To evaluate the performance of M-DHIN, the present invention utilizes a grid search to find the best experimental configuration. Specifically, the node and metagraph embedding dimension is selected from {32,64,128,256}, the learning rate in SGD is selected from {0.01,0.02,0.025,0.05,0.1}, the negative sampling ratio is selected from {3,4,5,6,7}, the number of layers of the auto-encoder is selected from {2,3,4}, the number of layers of the LSTM is selected from {2,3,4}, and the training period is selected from {5,10,15,20,25,30,35,40 }. To balance effectiveness and efficiency, the present invention selects the following configurations to generate the experimental results reported in the following sections. The embedding dimension is set to 128, the learning rate is set to 0.025, the negative sampling rate is set to 5 (i.e., 5 negative samples per positive sample), the number of levels in the autoencoder and the number of levels in the LSTM are both set to 2, and the number of training sessions is set to 20.

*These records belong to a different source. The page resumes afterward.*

**config.mk**
```make
export PLATFORM = sky130hd
export DESIGN_NAME = nibble_splitter
export DESIGN_NICKNAME = d
export VERILOG_FILES = /design/src/rtl/nibble_splitter.sv
export SDC_FILE = /design/constraint.sdc
export NUM_CORES = 1
export LEC_CHECK = 0
export ABC_AREA = 1
export BUFFER_PORTS_ARGS = -buffer_cell sky130_fd_sc_hd__buf_2
export CAP_MARGIN = 20
export CORE_MARGIN = 3
export CORE_UTILIZATION = 51
export CTS_CLUSTER_SIZE = 16
export DETAILED_ROUTE_END_ITERATION = 10
export PLACE_DENSITY_LB_ADDON = 0.05
export SLEW_MARGIN = 20
export SYNTH_ARGS = -nofsm -noshare
export SYNTH_HDL_FRONTEND = slang
export SYNTH_SLANG_ARGS = --single-unit
```
**constraint.sdc**
```tcl
create_clock -name clk -period 1.45 [get_ports clk]
set_input_delay 0.145 -clock clk [delete_from_list [all_inputs] [get_ports clk]]
set_output_delay 0.145 -clock clk [all_outputs]
set_load 0.01 [all_outputs]
```
**src/rtl/nibble_splitter.sv**
```systemverilog
// nibble_splitter: takes bytes on a valid/ready input stream and emits each
// one as two 4-bit nibbles on a valid/ready output stream. HI_FIRST selects
// whether the upper or the lower nibble leaves first. byte_count tallies
// fully emitted bytes for debug visibility.
module nibble_splitter #(
   parameter int HI_FIRST = 1
) (
   input  logic       clk,
   input  logic       rst_n,
   input  logic       in_valid,
   output logic       in_ready,
   input  logic [7:0] in_data,
   output logic       out_valid,
   input  logic       out_ready,
   output logic [3:0] out_data,
   output logic       out_last,
   output logic [7:0] byte_count
);

   typedef enum logic [1:0] {
      EMPTY  = 2'd0,
      FIRST  = 2'd1,
      SECOND = 2'd2
   } state_t;

   state_t     state;
   state_t     state_nxt;
   logic [7:0] hold;
   logic       run;
   logic [3:0] first_nib;
   logic [3:0] second_nib;
   logic       in_hs;
   logic       last_hs;

   // The nibble order is fixed at elaboration time.
   assign first_nib  = (HI_FIRST != 0) ? hold[7:4] : hold[3:0];
   assign second_nib = (HI_FIRST != 0) ? hold[3:0] : hold[7:4];

   assign in_hs   = in_valid && in_ready;
   assign last_hs = (state == SECOND) && out_ready;

   // run stays low throughout reset and rises on the first edge after
   // release, so in_ready is held low while rst_n is asserted.
   always_ff @(posedge clk or negedge rst_n) begin
      if (!rst_n) begin
         run <= 1'b0;
      end else begin
         run <= 1'b1;
      end
   end

   // State register.
   always_ff @(posedge clk or negedge rst_n) begin
      if (!rst_n) begin
         state <= EMPTY;
      end else begin
         state <= state_nxt;
      end
   end

   // Next-state and output decode. All outputs derive from registers, except
   // in_ready, which passes out_ready through in SECOND so that a new byte
   // can be accepted in the same cycle the previous byte finishes.
   always_comb begin
      state_nxt = state;
      in_ready  = 1'b0;
      out_valid = 1'b0;
      out_last  = 1'b0;
      // In EMPTY this keeps showing the last nibble that was driven, which
      // reads 0 after reset because hold is cleared.
      out_data  = second_nib;
      case (state)
         EMPTY: begin
            in_ready = run;
            if (in_valid && run) begin
               state_nxt = FIRST;
            end
         end
         FIRST: begin
            out_valid = 1'b1;
            out_data  = first_nib;
            if (out_ready) begin
               state_nxt = SECOND;
            end
         end
         SECOND: begin
            out_valid = 1'b1;
            out_last  = 1'b1;
            in_ready  = out_ready;
            if (out_ready) begin
               state_nxt = in_valid ? FIRST : EMPTY;
            end
         end
         default: begin
            state_nxt = EMPTY;
         end
      endcase
   end

   // The holding register captures the byte on every accepted input.
   always_ff @(posedge clk or negedge rst_n) begin
      if (!rst_n) begin
         hold <= 8'h00;
      end else if (in_hs) begin
         hold <= in_data;
      end
   end

   // Count bytes whose second nibble has been taken; wraps modulo 256.
   always_ff @(posedge clk or negedge rst_n) begin
      if (!rst_n) begin
         byte_count <= 8'h00;
      end else if (last_hs) begin
         byte_count <= byte_count + 8'd1;
      end
   end

endmodule

```
==> flow_metrics.tcl, run 1 <==
set metrics [dict create \
    p_sw_frac 0.425 \
    cp.required_ns 1.31 \
    die_w_um 51.2 \
    seqPwrFrac 0.340 \
    multi_input_area_um2 592 \
    drcViolationCount 0 \
    yosysTopAreaCellShare 0.456 \
    cp-end-kind "primary output" \
    finalCriticalPeriod_ns 1.52 \
    finalHoldViolCount 0 \
    clockBufferDepth 2 \
    slew_viol_final 0 \
    syn-instance-count 126 \
    yosys_warnings 0 \
    synth_nets 144 \
    grt_first_pass_wirelength_mm 3.84 \
    diodes 0 \
    row_count 15 \
    drtAntennaViolNets 0 \
    ys_seq_elements 19 \
    status "finished with violations" \
    crit_type "flip-flop to primary output" \
    timing.fmax_mhz 656 \
    fin_setup_tns_ns -0.317 \
    drtPass1Iterations 3 \
    numCtsBuffers 3 \
    vias 884 \
    gp_congestion 0.756 \
    track_usage 0.198 \
    post-route-period-util 1.05 \
    wl_per_cell_um 12.0 \
    insertion_delay_ns 0.29 \
    p_leak_nw 0.784 \
    die_h_um 51.2 \
    synth_top_area_cell "dfrtp_1" \
    coreArea_um2 1820 \
    start_util 0.573 \
    cts.sinks 19 \
    numPortBuffers 26 \
    syn-cell-area_um2 1040 \
    fill_cells 134 \
    combPwrFrac 0.558 \
    cts_tree "built" \
    power.internal_mw 1.51 \
    critPathMaxStageDelay_ns 0.43 \
    htreeDepth 1 \
    arrival_ns 1.38 \
    worstPathCellList "buf_6 -> ha_4 -> buf_6 -> nand2_1 -> nand2_1 -> buf_2" \
    layout_common_cells "37 x nand2_1, 26 x buf_2, 18 x dfrtp_1, 17 x inv_1, 11 x nand2_2" \
    place_hpwl_mm 1.47 \
    clock_power_share 0.102 \
    grt_overflow 0 \
    final_nets 189 \
    path_clk_slew_ns 0.11 \
    synth_seq_area_share 0.456 \
    setup_viol 5 \
    min_path_type "primary input to flip-flop" \
    synthTopCellsByArea "dfrtp_1 46%, nand2_1 17%, inv_1 7.9%, ha_1 7.2%, o21ai_2 6.7%" \
    synth.avg_cell_area_um2 8.27 \
    viasPerCell 4.53 \
    power.total_mw 2.62 \
    finClkSkew_ns 0.00119 \
    grt_max_degree 20 \
    violations "negative setup slack" \
    wirelength_mm 2.34 \
    drtIter0Drc 5 \
    ys_types 16 \
    fin_ws_ns -0.0736 \
    start_kind "flip-flop" \
    regArea_um2 477 \
    die_area_um2 2620 \
    area_growth_pct 40.8 \
    crit_fanout 4 \
    p_per_area_nw_per_um2 1790 \
    rsz0062_at_grt "yes" \
    maxCapViolCount 0 \
    cts-root-buf "clkbuf_4" \
    layout-drive-gt1-share 0.471 \
    grt_pass1_vias 896 \
    ir_drop_v 0.00125 \
    crit_slowest_cell "dfrtp_1" \
    power.switching_mw 1.11 \
    final_common_cell "nand2_1" \
    antenna_found_initial 0 \
    num_io_pins 27 \
]
==> layout make-up <==
type                            count  area share
Sequential cell                    19       0.325
Tap cell                           25      0.0213
Clock inverter                      1     0.00341
Clock buffer                        3      0.0153
Timing Repair Buffer               40       0.172
Inverter                           22      0.0597
Multi-Input combinational cell     85       0.403
==> routing by layer <==
| metal | GRT usage | vias up | share of wire |
|---|---|---|---|
| li1 | - | 465 | - |
| met1 | 0.245 | 402 | 0.47 |
| met2 | 0.337 | 15 | 0.50 |
| met3 | 0.0408 | 2 | 0.025 |
| met4 | 0.0717 | 0 | 0.0073 |
| met5 | 0 | - | 0 |
==> Yosys cell counts (all sizes together) <==
cell and n:
nor2 6, ha 6, o21ai 12, a21o 1, dfrtp 19, xor2 1, xnor2 2, nand3 5
buf 1, conb 1, inv 22, nand2 50
==> cells by family after synthesis <==
family                     share of synthesized area
AOI/OAI and AO/OA                             0.0936
xor gates and xnor gates                      0.0252
adders and majority gates                     0.0720
buffers and inverters                         0.0900
DFF                                            0.456
other                                        0.00360
and+or+nand+nor                                0.259
==> timing repair <==
action                     4_1_cts  5_1_grt
setup endpoints to repair        7       19
gates cloned                     1        0
pin swaps                        9        9
hold endpoints to repair        19        0
hold buffers                     1        0
buffers inserted                 8        3
resized for setup               22       17
==> per-stage QoR <==
step | worst slack (ns) | util | cell area, um^2 | hold WS, ns | std cells
floorplan | 0.0826 | - | 1040 | -0.151 | 126
global placement | 0.0431 | 0.663 | 1210 | 0.113 | 178
detailed placement | 0.0156 | 0.663 | 1210 | 0.115 | 178
CTS | -0.0641 | 0.769 | 1400 | 0.0749 | 192
global route | -0.134 | 0.806 | 1470 | 0.0764 | 195
finish | -0.0736 | 0.806 | 1470 | 0.0783 | 195
==> state kept, by name, indices dropped and copies added, names as in the netlist <==
signal and flops:
byte_count 8, hold 8, run 1, state 2
==> path summary, 6_finish.rpt <==
check                      startpoint            end  slack (ns)  depth (start not counted)
min in group asynchronous       rst_n  byte_count[2]        0.31                          2
setup reg to reg             state[0]        hold[7]        0.04                          8
max in group asynchronous       rst_n       state[1]        0.81                          2
hold / removal             in_data[4]        hold[4]        0.08                          3
setup / recovery             state[0]    out_data[2]       -0.07                          6
hold reg to reg               hold[7]        hold[7]        0.49                          2
==> worst max-delay path, delay by kind of cell (launching register included) <==
| kind | cells | cell delay [ns] |
|---|---|---|
| flops | 1 | 0.43 |
| fa+ha+maj | 1 | 0.17 |
| buf+inv | 3 | 0.39 |
| simple gates | 2 | 0.09 |
==> power groups by stage <==
stage          clock network (mW)  logic, mW  registers [mW]
6_report                    0.267       1.46           0.891
5_1_grt                     0.295       1.60           0.924
4_1_cts                     0.277       1.35           0.869
3_5_place_dp                    0       1.03           0.862
3_3_place_gp                    0      0.995           0.853
2_1_floorplan                   0      0.676           0.861
Power figures use the tool's default switching activity.
==> run 2: changes to the inputs <==
--- a/config.mk
+++ b/config.mk
@@ -6,7 +6,7 @@
 export NUM_CORES = 1
 export LEC_CHECK = 0
 export ABC_AREA = 1
-export BUFFER_PORTS_ARGS = -buffer_cell sky130_fd_sc_hd__buf_2
+export BUFFER_PORTS_ARGS = -buffer_cell sky130_fd_sc_hd__buf_4
 export CAP_MARGIN = 20
 export CORE_MARGIN = 3
 export CORE_UTILIZATION = 51
==> run 2 against run 1 <==
  * The run still ends with negative setup slack left
  * Non-clock buffer count down 5
  * Die area unchanged
  * Cell count down 2.6%
  * Global-route usage down 1.8 points
  * Register-to-register slack worse by 0.02 ns
  * Clock skew up 0.0095 ns
  * Combinational power up 9%
  * Largest cell class unchanged
  * Sequential share of layout area down 1.0 points
==> flow_metrics.tcl, run 2 (synthesis gave the netlist of run 1 again) <==
set metrics [dict create \
    arrival_ns 1.37 \
    antenna_found_initial 0 \
    grt.met1_usage 0.227 \
    drtIter0Drc 4 \
    grt_overflow 0 \
    diodes 0 \
    clockBufferDepth 2 \
    gp_congestion 0.763 \
    p_per_area_nw_per_um2 1830 \
    drcViolationCount 0 \
    maxCapViolCount 0 \
    die_h_um 51.2 \
    cts_tree "built" \
    clock_power_share 0.099 \
    finalCriticalPeriod_ns 1.52 \
    start_util 0.573 \
    min_path_type "primary input to flip-flop" \
    place_hpwl_mm 1.43 \
    final_nets 184 \
    timing.fmax_mhz 660 \
    combPwrFrac 0.572 \
    gr-usage-met2 0.313 \
    ir_drop_v 0.00120 \
    numCtsBuffers 3 \
    grt_util_met3 0.0292 \
    status "finished with violations" \
    path_clk_slew_ns 0.12 \
    rsz0062_at_grt "yes" \
    htreeDepth 1 \
    die_area_um2 2620 \
    track_usage 0.180 \
    insertion_delay_ns 0.30 \
    finClkSkew_ns 0.0107 \
    numPortBuffers 26 \
    crit_type "flip-flop to primary output" \
    finalHoldViolCount 0 \
    num_io_pins 27 \
    crit_fanout 4 \
    fin_ws_ns -0.0659 \
    cp.required_ns 1.31 \
    layout_common_cells "30 x nand2_1, 28 x buf_4, 17 x nand2_2, 17 x dfrtp_1, 16 x inv_1" \
    layout-drive-gt1-share 0.497 \
    viasPerCell 4.61 \
    power.switching_mw 1.17 \
    seqPwrFrac 0.330 \
    cts-root-buf "clkbuf_4" \
    p_leak_nw 0.784 \
    die_w_um 51.2 \
    final_common_cell "nand2_1" \
    setup_viol 5 \
    vias 876 \
    row_count 15 \
    drtAntennaViolNets 0 \
    holdWs_ns 0.0822 \
    drtPass1Iterations 4 \
    p_sw_frac 0.419 \
    slew_viol_final 0 \
    area_growth_pct 45.7 \
    top_regs "byte_count x8, hold x8, state x2" \
    grt_first_pass_wirelength_mm 3.52 \
    post-route-period-util 1.05 \
    wirelength_mm 2.32 \
    busiest_layer "met2" \
    wl_per_cell_um 12.2 \
    grt_max_degree 20 \
    power.internal_mw 1.61 \
    cts.sinks 19 \
    coreArea_um2 1820 \
    start_kind "flip-flop" \
    r2r_slack_ns 0.02 \
    cp-end-kind "primary output" \
    grt_pass1_vias 796 \
    violations "negative setup slack" \
    power.total_mw 2.78 \
    fin_setup_tns_ns -0.298 \
]
==> run 2: cell types whose count changed in the layout (fill, tap and decap cells not counted), moves of 2 or more <==
cell / previous run / this run
buf_6: 4 / 6
o21ai_0: 1 / 4
nand2_1: 37 / 30
buf_4: 9 / 28
o21ai_1: 3 / 0
buf_2: 26 / 0
nand3_2: 3 / 0
nand2_2: 11 / 17
inv_4: 2 / 4
nand3_1: 1 / 4
==> run 2: power by group through the flow <==
stage	clock, mW	combinational [mW]	sequential, mW
final	0.274	1.59	0.916
after global routing	0.306	1.73	0.946
after CTS	0.274	1.40	0.888
after detailed placement	0	1.12	0.864
after global placement	0	1.10	0.858
after floorplan	0	0.676	0.861
==> run 2: per-stage QoR <==
step	setup WS, ns	cell area [um^2]	std cells	util
finish	-0.0659	1520	190	0.834
global route	-0.135	1520	190	0.834
CTS	-0.0641	1440	188	0.792
detailed placement	0.0196	1270	178	0.699
global placement	0.0483	1270	178	0.699
floorplan	0.0826	1040	126	-
==> run 2: critical path, stage by stage (launching register included) <==
cell and delay, ns:
dfrtp_2 0.49, inv_4 0.10, ha_4 0.16, buf_6 0.12
nand2_2 0.05, nand2_2 0.07, buf_6 0.09
==> run 2: final timing paths <==
path,from,endpoint,cells past startpoint
max,state[1],out_data[1],6
min,in_data[7],hold[7],3
max reg2reg,state[0],hold[5],8
min reg2reg,hold[0],hold[0],2
max in group asynchronous,rst_n,state[0],2
min in group asynchronous,rst_n,byte_count[6],2
==> run 2: what timing repair did <==
action,CTS,global route
endpoints found under the hold margin,19,0
gates cloned,0,1
endpoints found under the setup margin,5,17
buffers inserted,5,1
hold buffers,1,0
gates resized for setup,27,21
pin swaps,9,8
==> run 2: layout make-up <==
class,count,area (um^2)
tap,25,31.3
clock buffer,3,22.5
multi-input combinational,85,602
fill,107,302
timing repair buffer,35,288
inverter,22,92.6
sequential,19,478
clock inverter,1,5.00
==> run 2: metal layers <==
metal,routed length [um],up-vias
met5,0,-
met4,7,0
met3,102,2
met2,1170,20
met1,1040,398
li1,-,456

All experiments were performed on a 64-bit Ubuntu 16.04.1LTS system with an Intel (R) core (TM) i9-7900X CPU, 64GB RAM, and 8GB of GTX-1080GPU memory.
The stability of M-DHIN was measured by parameter sensitivity analysis and statistical significance was reported using paired two-tailed t-tests.

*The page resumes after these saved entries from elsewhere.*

<file path="src/rtl/pkt_ctrl_pkg.sv">
// Shared types and default header values for the packet-framing controller.
package pkt_ctrl_pkg;

   typedef enum logic [1:0] {
      HUNT    = 2'd0,
      PAYLOAD = 2'd1,
      CHK     = 2'd2
   } st_t;

   localparam logic [7:0] DEF_HDR_A = 8'hA5;
   localparam logic [7:0] DEF_HDR_B = 8'hC3;

endpackage

</file>
<file path="src/rtl/serial_byte_det.sv">
// Byte-complete detector: one-cycle pulse on the falling edge of the shift enable.
module serial_byte_det (
   input  logic clk,
   input  logic reset,
   input  logic serial_en,
   output logic byte_cmp
);

   logic r_en_q;

   always_ff @(posedge clk) begin
      if (reset) r_en_q <= 1'b0;
      else       r_en_q <= serial_en;
   end

   assign byte_cmp = r_en_q & ~serial_en;

endmodule

</file>
<file path="src/rtl/pkt_ctrl.sv">
// Packet-framing controller: header hunt, payload counting, registered FIFO writes.
// Optional trailing checksum check is enabled by defining PKT_CHKSUM_EN.
module pkt_ctrl
   import pkt_ctrl_pkg::*;
#(
   parameter int         PAYLOAD_BYTES = 4,
   parameter logic [7:0] HDR_A         = DEF_HDR_A,
   parameter logic [7:0] HDR_B         = DEF_HDR_B
) (
   input  logic       clk,
   input  logic       reset,
   input  logic       serial_en,
   input  logic [7:0] rx_byte,
   input  logic       fifo_full,
   output logic       write,
   output logic [7:0] wr_data,
   output logic       pkt_type,
   output logic       pkt_done,
   output logic       ovf,
   output logic       chk_err
);

   localparam int            CW   = $clog2(PAYLOAD_BYTES + 1);
   localparam logic [CW-1:0] LAST = CW'(PAYLOAD_BYTES - 1);

   st_t           r_state, w_nxt_state;
   logic [CW-1:0] r_cnt, w_nxt_cnt;
   logic          w_byte_cmp, w_is_hdr;
   logic          w_wr, w_ovf, w_done, w_ld_type;
   logic          r_write, r_ovf, r_done, r_pkt_type;
   logic [7:0]    r_wr_data;

   serial_byte_det u_det (
      .clk       (clk),
      .reset     (reset),
      .serial_en (serial_en),
      .byte_cmp  (w_byte_cmp)
   );

   assign w_is_hdr = (rx_byte == HDR_A) || (rx_byte == HDR_B);

`ifdef PKT_CHKSUM_EN
   logic [7:0] r_sum;
   logic       w_err, r_chk_err;

   // Running sum covers header and every payload byte, dropped ones included.
   always_ff @(posedge clk) begin
      if (reset) begin
         r_sum <= 8'h00;
      end else if (w_byte_cmp) begin
         if (r_state == HUNT && w_is_hdr) r_sum <= rx_byte;
         else if (r_state == PAYLOAD)     r_sum <= r_sum + rx_byte;
      end
   end
`endif

   always_ff @(posedge clk) begin
      if (reset) begin
         r_state <= HUNT;
         r_cnt   <= '0;
      end else begin
         r_state <= w_nxt_state;
         r_cnt   <= w_nxt_cnt;
      end
   end

   always_comb begin
      w_nxt_state = r_state;
      w_nxt_cnt   = r_cnt;
      w_wr        = 1'b0;
      w_ovf       = 1'b0;
      w_done      = 1'b0;
      w_ld_type   = 1'b0;
`ifdef PKT_CHKSUM_EN
      w_err       = 1'b0;
`endif
      case (r_state)
         HUNT: begin
            if (w_byte_cmp && w_is_hdr) begin
               w_ld_type   = 1'b1;
               w_nxt_cnt   = '0;
               w_nxt_state = PAYLOAD;
            end
         end
         PAYLOAD: begin
            if (w_byte_cmp) begin
               w_wr  = ~fifo_full;
               w_ovf = fifo_full;
               if (r_cnt == LAST) begin
                  w_nxt_cnt   = '0;
`ifdef PKT_CHKSUM_EN
                  w_nxt_state = CHK;
`else
                  w_nxt_state = HUNT;
                  w_done      = 1'b1;
`endif
               end else begin
                  w_nxt_cnt = r_cnt + CW'(1);
               end
            end
         end
`ifdef PKT_CHKSUM_EN
         CHK: begin
            if (w_byte_cmp) begin
               w_err       = (rx_byte != r_sum);
               w_done      = 1'b1;
               w_nxt_state = HUNT;
            end
         end
`endif
         default: w_nxt_state = HUNT;
      endcase
   end

   always_ff @(posedge clk) begin
      if (reset) begin
         r_write    <= 1'b0;
         r_ovf      <= 1'b0;
         r_done     <= 1'b0;
         r_wr_data  <= 8'h00;
         r_pkt_type <= 1'b0;
      end else begin
         r_write <= w_wr;
         r_ovf   <= w_ovf;
         r_done  <= w_done;
         if (w_wr)      r_wr_data  <= rx_byte;
         if (w_ld_type) r_pkt_type <= (rx_byte == HDR_B);
      end
   end

`ifdef PKT_CHKSUM_EN
   always_ff @(posedge clk) begin
      if (reset) r_chk_err <= 1'b0;
      else       r_chk_err <= w_err;
   end
   assign chk_err = r_chk_err;
`else
   assign chk_err = 1'b0;
`endif

   assign write    = r_write;
   assign wr_data  = r_wr_data;
   assign ovf      = r_ovf;
   assign pkt_done = r_done;
   assign pkt_type = r_pkt_type;

endmodule

</file>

The anomaly detection task is to detect newly arriving nodes or edges that do not belong to an existing cluster. The invention uses a k-means clustering algorithm to generate clusters based on dynamic HIN, and then uses exception injection to create exception nodes and edges.
Specifically, the present invention injects 1% and 5% anomalies to build the test data set. The present invention uses area under the curve (AUC) scores to evaluate the performance of all models. Higher AUC scores represent better performance.
Table 3 shows the experimental results of the model. M-DHIN was significantly better than the other benchmarks when both 1% and 5% of the abnormalities were detected in each dataset. metapath2Vec and MetaGraph2Vec outperform the isomorphic static network models DeepWalk and node2Vec, indicating that meta-path is more powerful than random walks in identifying anomalies because it defines some relationships, is more sensitive to outliers, and random walks are equal for each node. As described above, MetaGraph2Vec is actually a meta-path based model because it simply combines meta-paths. Change2vec outperforms DynGEM and dynagraph 2vec because meta-paths are more expressive than the adjacency matrix of the node neighborhood. The adjacency matrix cannot describe the specific relationship between the nodes; it only describes the existence of nodes and edges and treats them equally and is therefore not valid in anomaly detection. Note that M-DHIN-MG is superior to Change2vec, which confirms that the GRAMI generated metagraph of the present invention is more sensitive to anomalies than meta-paths, because metagraphs can express a greater number of relationship information than meta-paths. The performance of M-DHIN is even better than that of M-DHIN-MG, which the present invention attributes to using historical information to help identify whether newly arrived nodes or edges are anomalous.
TABLE 3 Experimental results of anomaly detection task
Figure BDA0003404098220000251
The invention has the following beneficial effects:
the metagraph-based mechanism trains on the changing data set, and due to the arrangement, the invention can be extended to a large dynamic heterogeneous information network because the whole heterogeneous information network only needs to be modeled once, and only the changed part needs to be processed along with the time;
compared with the existing dynamic embedded model which can only express the existing snapshot, the method can predict the future network structure;
the present invention was evaluated on a real dataset, demonstrating that it is significant and superior to the most advanced models.
The word "preferred" is used herein to mean serving as an example, instance, or illustration. Any aspect or design described herein as "preferred" is not necessarily to be construed as advantageous over other aspects or designs. Rather, use of the word "preferred" is intended to present concepts in a concrete fashion. The term "or" as used in this application is intended to mean an inclusive "or" rather than an exclusive "or". That is, unless specified otherwise or clear from context, "X employs A or B" is intended to include either of the permutations as a matter of course. That is, if X employs A; b is used as X; or X employs both A and B, then "X employs A or B" is satisfied in any of the foregoing examples.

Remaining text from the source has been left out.